3-7
モトコーー!!!
朝起きようとすると、全身が石のように固かった。
それだけではなく、身体中が痛い。
袖を捲って腕を見ると、腕全体が痣だらけだった。上着のボタンを外し、胸や腹も確認したがやはり痣だらけだった。
身体の筋肉を少しずつ、痛くない幅を少しずつ増やしていき、腕を曲げた。腕を曲げることで、肘を支えとした。
肘を支えとすることで、首と上半身を少しずつ動かした。
同じ要領で身体を動かしてベッドから降りることができた。
起き上がれたはいいが、歩行も苦しかった。膝が、太ももが上がらない。足首も曲がらない。
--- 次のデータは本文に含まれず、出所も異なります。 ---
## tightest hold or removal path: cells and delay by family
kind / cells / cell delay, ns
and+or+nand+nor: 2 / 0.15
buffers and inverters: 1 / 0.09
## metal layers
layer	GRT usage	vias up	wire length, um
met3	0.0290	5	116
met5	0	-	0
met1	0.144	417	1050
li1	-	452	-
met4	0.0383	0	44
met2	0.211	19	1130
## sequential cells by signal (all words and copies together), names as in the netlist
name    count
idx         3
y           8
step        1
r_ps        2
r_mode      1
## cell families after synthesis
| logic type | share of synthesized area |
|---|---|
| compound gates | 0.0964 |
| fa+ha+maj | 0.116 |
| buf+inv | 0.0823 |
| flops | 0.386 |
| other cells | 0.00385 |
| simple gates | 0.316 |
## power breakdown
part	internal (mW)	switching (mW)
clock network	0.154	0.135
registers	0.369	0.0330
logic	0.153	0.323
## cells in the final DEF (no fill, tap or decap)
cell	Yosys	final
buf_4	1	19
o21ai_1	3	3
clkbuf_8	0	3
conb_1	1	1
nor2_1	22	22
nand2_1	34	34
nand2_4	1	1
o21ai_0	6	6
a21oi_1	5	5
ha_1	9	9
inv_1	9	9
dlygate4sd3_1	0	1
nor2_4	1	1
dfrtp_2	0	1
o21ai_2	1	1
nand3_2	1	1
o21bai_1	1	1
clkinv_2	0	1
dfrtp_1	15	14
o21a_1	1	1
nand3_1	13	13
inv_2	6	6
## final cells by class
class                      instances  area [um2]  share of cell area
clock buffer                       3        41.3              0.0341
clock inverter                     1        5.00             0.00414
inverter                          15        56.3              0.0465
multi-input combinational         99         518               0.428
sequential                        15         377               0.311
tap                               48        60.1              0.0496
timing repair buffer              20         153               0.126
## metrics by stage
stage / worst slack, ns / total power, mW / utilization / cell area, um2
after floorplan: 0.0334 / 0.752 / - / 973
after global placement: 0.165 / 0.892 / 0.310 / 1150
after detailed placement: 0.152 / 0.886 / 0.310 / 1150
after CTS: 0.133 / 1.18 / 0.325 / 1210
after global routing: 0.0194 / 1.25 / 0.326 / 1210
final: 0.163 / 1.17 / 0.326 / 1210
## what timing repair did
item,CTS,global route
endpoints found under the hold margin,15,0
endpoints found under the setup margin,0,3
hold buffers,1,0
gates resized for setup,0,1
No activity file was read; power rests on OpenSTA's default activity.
老人ホームとかにいるおじいちゃんたちって、いつもこんな気分なのかな?
状況には反して、ぼんやりとそんなことを考えていた。
汗をだらだらとかきながら頑張って、やっと部屋を出られた。
部屋を出るとたまたまソングさんが通りかかり、挨拶代りに肩に軽く拳を当ててきた。
「いってぇ~!!」
軽く拳を当てただけで大げさに痛がる俺を見て、ソングさんが顔を歪める。
「おい、昨日虐めたからってそんな態度はないだろ?」
「ち、違うんですソングさん。昨日の特訓で筋肉痛と痣がすごくて。ベッドから起き上がるだけでかなり時間がかかったんですよ」
「いっつも怠けてるからだろ」
そう言って、胸あたりに手の甲を当ててきた。あっちの世界で言うところのツッコミである。
「いっでぇぇ!!」
睨みつけた俺を見て、ソングさんを悪びれる様子も無く、ただ謝ってきた。当然その謝罪に感情なんてものはありもしない。
それを証拠に今度は肩に腕をかけてきた。
痣と筋肉痛で顔が歪む。
歪む俺の顔をみて、ソングさんにニンマリと笑う。
「ほら見ろ。やっぱりヒロトはアンデッドなんかじゃねぇぞ。アンデッドがこんなに痛がるはずがねぇ。なあヒロト?」
ソングさんがそう言うと、遠くから隠れるようにして見ていた数人が姿を現した。
アットヴァンスが俺への疑いを払拭するパフォーマンスを取ってくれたが、やはり怪しんでいる者は少なからずまだ存在するようだ。
やはり猛毒を受けて生きていることに驚きと戸惑いが隠せないのだろう。仕方がないことだが。
「あんだけ殴られれば、俺が仮にアンデッドだったとしても次の日に引きずりますよ」
そう言うと、ソングさんの他集まってきた数名も手を叩いて笑った。
ソングさんにいたっては、俺の肩をバンバンと叩くので、勘弁して欲しかった。馬鹿だから加減も分からないらしく、1回1回がズンズンと押される。痛さは洒落にならなかった。
「ところでヒロト。お前は今日何をするんだ?」
「身体がこんな状態ですし、ソングさんに鍛えてもらうのは明日以降にします。あんまり動けないので、今日はララーさんたちの手伝いでもしようかと思います」
「そうか。じゃあ、明日また俺と特訓しような!」
そう言って、ソングさんは駆けて行ってしまった。やはりあまり人の話を聞かない人なんだと改めて思った
駆けていくソングさんを見送った。自分でもどういう感情なのか分からなかったが、憐みのような感情も混ざっているように思えた。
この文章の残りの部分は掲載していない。